Kit, una bonita mujer de pelo negro y hoyuelos en las mejillas, parecía apenas mayor que en la foto poco favorecedora de la Crónica.

Alrededor de los treinta y tres, calculó Joanna, al entrar en el hall. El piso vinílico de color marfil relucía, como si acabara de posarse sobre él uno de esos revestimientos plásticos que se anuncian por TV. Del living llegaban sonidos de un partido de béisbol.

—Herb está dentro, con Gary Claybrook —le informó Kit—. ¿Quiere saludarlos?

Joanna se aproximó al arco del living y asomó la cabeza: Herb y Gary, sentados en un sofá, miraban atentamente un gran televisor en colores, a través de la habitación. Gary tenía medio emparedado en la mano y masticaba. Delante de ellos, sobre una mesita baja, había un plato de sandwiches y dos latas de cerveza. La habitación era beige, marrón y verde; colonial e inmaculada. Joanna aguardó a que un jugador que había salido corriendo atrapara la pelota, y dijo:

— ¡Hola!

Herb y Gary se volvieron y le sonrieron.

—Hola, Joanna —contestaron los dos; a lo que Gary añadió—: ¿Qué tal? —y Herb—: ¿También está Walter aquí?

—Muy bien, gracias. No, Walter no está —dijo ella—. Yo vine a conversar un momento con Kit. ¿Bueno el partido?

Herb desvió los ojos y Gary contestó:

—Muy bueno.

Kit, que estaba detrás de Joanna y olía al perfume de la madre de Walter, cualquiera que fuese, le dijo:

—Venga, vamos a la cocina.

—Que se diviertan —dijo Joanna a los dos hombres.
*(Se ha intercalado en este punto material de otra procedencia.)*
File: src/sv/tsdc_front.sv
// Front part: configuration registers and per-request frame classification
`timescale 1ns / 1ps

module tsdc_front #(
   parameter int unsigned NUM_TARGETS = tsdc_pkg::NUM_TARGETS_DEFAULT
) (
   input  logic                                    clock,
   input  logic                                    reset,
   input  logic                                    csr_valid,
   output logic                                    csr_ready,
   input  logic [tsdc_pkg::CSR_IDX_W-1:0]          csr_index,
   input  logic [tsdc_pkg::CSR_DATA_W-1:0]         csr_wdata,
   input  logic                                    req_valid,
   output logic                                    req_stall,
   input  logic [1:0]                              req_kind,
   input  logic [tsdc_pkg::TARGET_W-1:0]           req_target,
   input  logic [tsdc_pkg::CONF_W-1:0]             req_confidence,
   input  logic [tsdc_pkg::LIGHT_W-1:0]            req_brightness,
   input  logic signed [tsdc_pkg::SSIM_W-1:0]      req_similarity,
   input  logic signed [tsdc_pkg::SHIFT_W-1:0]     req_shift_x,
   input  logic signed [tsdc_pkg::SHIFT_W-1:0]     req_shift_y,
   input  logic [tsdc_pkg::FRAMES_W-1:0]           req_frames_tracked,
   input  logic                                    queue_full,
   output logic                                    push_valid,
   output tsdc_pkg::op_type                        push_op
);
   import tsdc_pkg::*;

   logic [CONF_W-1:0]        conf_err_ff,  conf_err_in;
   logic [CONF_W-1:0]        conf_warn_ff, conf_warn_in;
   logic signed [SSIM_W-1:0] ssim_err_ff,  ssim_err_in;
   logic signed [SSIM_W-1:0] ssim_warn_ff, ssim_warn_in;
   logic [LIGHT_W-1:0]       light_err_ff, light_err_in;
   logic [LIGHT_W-1:0]       light_hi_ff,  light_hi_in;
   logic [JUMP_W-1:0]        jump_ff,      jump_in;

   logic [SHIFT_W:0] mag_x;
   logic [SHIFT_W:0] mag_y;
   logic [SHIFT_W:0] mag_max;
   status_type       inst;
   reason_type       rsn;
   logic             normal;
   logic             in_range;
   kind_type         kind;

   // Configuration writes are always taken
   assign csr_ready = 1'b1;

   // Decode register writes
   always_comb begin
      conf_err_in  = conf_err_ff;
      conf_warn_in = conf_warn_ff;
      ssim_err_in  = ssim_err_ff;
      ssim_warn_in = ssim_warn_ff;
      light_err_in = light_err_ff;
      light_hi_in  = light_hi_ff;
      jump_in      = jump_ff;
      if (csr_valid) begin
         case (csr_index)
            CSR_CONF_ERR:  conf_err_in  = csr_wdata[CONF_W-1:0];
            CSR_CONF_WARN: conf_warn_in = csr_wdata[CONF_W-1:0];
            CSR_SSIM_ERR:  ssim_err_in  = $signed(csr_wdata[SSIM_W-1:0]);
            CSR_SSIM_WARN: ssim_warn_in = $signed(csr_wdata[SSIM_W-1:0]);
            CSR_LIGHT_ERR: light_err_in = csr_wdata[LIGHT_W-1:0];
            CSR_LIGHT_HI:  light_hi_in  = csr_wdata[LIGHT_W-1:0];
            CSR_JUMP:      jump_in      = csr_wdata[JUMP_W-1:0];
            default:       ;
         endcase
      end
   end

   always_ff @(posedge clock) begin
      if (reset) begin
         conf_err_ff  <= CONF_ERR_RST;
         conf_warn_ff <= CONF_WARN_RST;
         ssim_err_ff  <= SSIM_ERR_RST;
         ssim_warn_ff <= SSIM_WARN_RST;
         light_err_ff <= LIGHT_ERR_RST;
         light_hi_ff  <= LIGHT_HI_RST;
         jump_ff      <= JUMP_RST;
      end else begin
         conf_err_ff  <= conf_err_in;
         conf_warn_ff <= conf_warn_in;
         ssim_err_ff  <= ssim_err_in;
         ssim_warn_ff <= ssim_warn_in;
         light_err_ff <= light_err_in;
         light_hi_ff  <= light_hi_in;
         jump_ff      <= jump_in;
      end
   end

   // Displacement magnitudes, one bit wider to hold the most negative value
   assign mag_x   = req_shift_x[SHIFT_W-1] ?
                    ((SHIFT_W+1)'(0) - {req_shift_x[SHIFT_W-1], req_shift_x}) :
                    {1'b0, req_shift_x};
   assign mag_y   = req_shift_y[SHIFT_W-1] ?
                    ((SHIFT_W+1)'(0) - {req_shift_y[SHIFT_W-1], req_shift_y}) :
                    {1'b0, req_shift_y};
   assign mag_max = (mag_x > mag_y) ? mag_x : mag_y;

   // Classify the frame: errors always override, warnings only while normal
   always_comb begin
      inst   = ST_NORMAL;
      rsn    = RS_OK;
      normal = 1'b1;
      if (req_confidence < conf_err_ff) begin
         inst = ST_ERROR; rsn = RS_CONF_LOW; normal = 1'b0;
      end else if (req_confidence < conf_warn_ff) begin
         inst = ST_WARN; rsn = RS_CONF_WARN; normal = 1'b0;
      end
      if (req_similarity < ssim_err_ff) begin
         inst = ST_ERROR; rsn = RS_SSIM_ERR; normal = 1'b0;
      end else if (req_similarity < ssim_warn_ff && normal) begin
         inst = ST_WARN; rsn = RS_SSIM_WARN; normal = 1'b0;
      end
      if (req_brightness < light_err_ff) begin
         inst = ST_ERROR; rsn = RS_DARK; normal = 1'b0;
      end else if (req_brightness > light_hi_ff && normal) begin
         inst = ST_WARN; rsn = RS_BRIGHT; normal = 1'b0;
      end
      if (req_frames_tracked > JUMP_MIN_FRAMES && normal &&
          mag_max > {2'b00, jump_ff}) begin
         inst = ST_WARN; rsn = RS_JUMP; normal = 1'b0;
      end
   end

   // Drop requests for targets beyond the table
   assign kind     = kind_type'(req_kind);
   assign in_range = (kind == KIND_RESET_ALL) || (32'(req_target) < NUM_TARGETS);

   assign req_stall  = queue_full;
   assign push_valid = req_valid && !queue_full && in_range;

   always_comb begin
      push_op.kind   = kind;
      push_op.target = req_target;
      push_op.inst   = inst;
      push_op.rsn    = rsn;
   end

endmodule
$ cat config.mk
export PLATFORM = sky130hd
export DESIGN_NAME = dma_descriptor_builder_flat
export DESIGN_NICKNAME = d
export VERILOG_FILES = /design/src/sv/dmadb_pkg.sv /design/src/sv/dmadb_seg_if.sv /design/src/sv/dmadb_entry_if.sv /design/src/sv/dma_descriptor_builder.sv /design/src/sv/dmadb_build.sv /design/src/sv/dmadb_result_buf.sv /design/src/flat_wrapper.sv
export SDC_FILE = /design/constraint.sdc
export NUM_CORES = 1
export LEC_CHECK = 0
export BUFFER_PORTS_ARGS = -buffer_cell sky130_fd_sc_hd__buf_2
export CORE_MARGIN = 3
export CORE_UTILIZATION = 57
export CTS_CLUSTER_DIAMETER = 120
export DETAILED_ROUTE_END_ITERATION = 16
export GPL_TIMING_DRIVEN = 1
export HOLD_SLACK_MARGIN = 0.15
export PLACE_DENSITY_LB_ADDON = 0.1
export SLEW_MARGIN = 0
export SYNTH_ARGS = -nofsm -noshare
export SYNTH_HDL_FRONTEND = slang
export SYNTH_SLANG_ARGS = --single-unit
$ cat constraint.sdc
create_clock -name i_clk -period 8.5 [get_ports i_clk]
set_input_delay 1.7 -clock i_clk [delete_from_list [all_inputs] [get_ports i_clk]]
set_output_delay 1.7 -clock i_clk [all_outputs]
set_load 0.1 [all_outputs]
$ cat src/sv/dmadb_pkg.sv
// Types and constants shared by the descriptor builder files.
`timescale 1ns / 1ps
package dmadb_pkg;

    localparam int unsigned MaxResults = 4;
    localparam int unsigned ResIdxW    = 2;
    localparam int unsigned ResCntW    = 3;
    localparam int unsigned MaxChunks  = 3;

    localparam logic [17:0] WindowBytes  = 18'h10000;
    localparam logic [15:0] WindowMask   = 16'hffff;
    localparam logic [17:0] HardSegLimit = 18'd131072;

    typedef enum logic [1:0] {
        ST_DESC     = 2'd0,
        ST_OVERFLOW = 2'd1,
        ST_EMPTY    = 2'd2
    } t_status;

    typedef struct packed {
        logic [31:0] seg_addr;
        logic [17:0] seg_bytes;
        logic        seg_last;
    } t_seg;

    typedef struct packed {
        logic [31:0] entry_addr;
        logic [16:0] entry_bytes;
        logic        end_of_table;
        t_status     status;
        logic        run_last;
    } t_res;

    typedef struct packed {
        logic [31:0] open_start;
        logic [16:0] open_len;
        logic [31:0] open_end;
        logic        open_valid;
        logic        open_sealed;
        logic        req_failed;
    } t_state;

endpackage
Gary, que había clavado los dientes en un sandwich, le sonrió con los ojos, a través de los cristales. Herb la miró y contestó:

—Gracias. Eso deseamos.

Joanna siguió los pasos de Kit sobre el vinílico de pseudorrevestimiento plástico.

—¿Le gustaría tomar una taza de café?

—Gracias, no se moleste.

La siguió hasta la cocina, que olía a café. Estaba impecable, naturalmente, o lo habría estado, de no ser por la secadora abierta, y por la pila de ropa limpia y la canasta para ropa que había sobre una mesa, encima de la secadora. El ojo redondo de la lavadora se revolvía, borrascoso. El piso era un nuevo despliegue de plástico.